* _Task objective_
Provide again, from the entries below, every line from the one containing "3401 | 1.502 |" through the one containing "3724 | 2.817 |", exactly as written, and no other line.

* _Supplied material_
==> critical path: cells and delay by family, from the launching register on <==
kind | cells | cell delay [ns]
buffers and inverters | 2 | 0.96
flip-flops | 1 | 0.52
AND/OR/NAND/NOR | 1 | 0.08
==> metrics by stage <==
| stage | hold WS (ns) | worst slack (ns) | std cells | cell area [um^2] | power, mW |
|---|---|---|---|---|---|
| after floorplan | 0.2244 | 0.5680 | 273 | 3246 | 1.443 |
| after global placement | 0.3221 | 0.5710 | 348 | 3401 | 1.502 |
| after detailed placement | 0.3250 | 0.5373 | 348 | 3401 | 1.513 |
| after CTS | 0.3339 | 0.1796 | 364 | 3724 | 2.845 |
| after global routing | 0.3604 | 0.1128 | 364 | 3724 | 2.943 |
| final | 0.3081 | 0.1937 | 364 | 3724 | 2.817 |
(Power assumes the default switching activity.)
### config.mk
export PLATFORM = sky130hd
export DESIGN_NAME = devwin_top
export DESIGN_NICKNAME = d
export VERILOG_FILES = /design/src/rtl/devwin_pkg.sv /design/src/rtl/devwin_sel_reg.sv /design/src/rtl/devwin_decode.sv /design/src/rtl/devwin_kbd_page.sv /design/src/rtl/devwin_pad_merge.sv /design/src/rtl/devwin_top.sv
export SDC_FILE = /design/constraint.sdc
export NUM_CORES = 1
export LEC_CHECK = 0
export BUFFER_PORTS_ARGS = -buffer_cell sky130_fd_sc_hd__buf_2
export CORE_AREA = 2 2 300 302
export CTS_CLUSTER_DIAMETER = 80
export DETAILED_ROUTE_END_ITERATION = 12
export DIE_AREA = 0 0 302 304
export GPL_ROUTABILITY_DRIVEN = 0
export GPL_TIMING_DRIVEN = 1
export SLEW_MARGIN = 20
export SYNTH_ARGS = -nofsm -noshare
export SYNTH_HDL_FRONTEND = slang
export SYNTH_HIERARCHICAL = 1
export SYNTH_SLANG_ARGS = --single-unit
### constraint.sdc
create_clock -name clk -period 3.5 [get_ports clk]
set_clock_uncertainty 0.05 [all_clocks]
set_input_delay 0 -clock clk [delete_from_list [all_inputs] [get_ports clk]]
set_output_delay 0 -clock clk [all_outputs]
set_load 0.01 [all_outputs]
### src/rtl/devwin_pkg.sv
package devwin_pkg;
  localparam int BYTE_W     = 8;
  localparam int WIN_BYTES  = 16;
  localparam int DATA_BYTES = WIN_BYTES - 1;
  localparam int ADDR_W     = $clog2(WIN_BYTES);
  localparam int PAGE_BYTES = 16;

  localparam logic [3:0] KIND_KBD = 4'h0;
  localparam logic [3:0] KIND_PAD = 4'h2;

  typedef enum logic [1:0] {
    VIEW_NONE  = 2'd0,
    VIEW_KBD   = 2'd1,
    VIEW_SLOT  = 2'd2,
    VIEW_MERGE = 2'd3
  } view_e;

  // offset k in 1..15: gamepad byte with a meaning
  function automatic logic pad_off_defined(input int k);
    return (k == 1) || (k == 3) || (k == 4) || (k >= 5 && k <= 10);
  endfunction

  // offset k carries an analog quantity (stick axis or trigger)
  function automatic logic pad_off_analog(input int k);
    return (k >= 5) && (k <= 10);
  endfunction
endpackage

* _Response for this exercise_
| after global placement | 0.3221 | 0.5710 | 348 | 3401 | 1.502 |
| after detailed placement | 0.3250 | 0.5373 | 348 | 3401 | 1.513 |
| after CTS | 0.3339 | 0.1796 | 364 | 3724 | 2.845 |
| after global routing | 0.3604 | 0.1128 | 364 | 3724 | 2.943 |
| final | 0.3081 | 0.1937 | 364 | 3724 | 2.817 |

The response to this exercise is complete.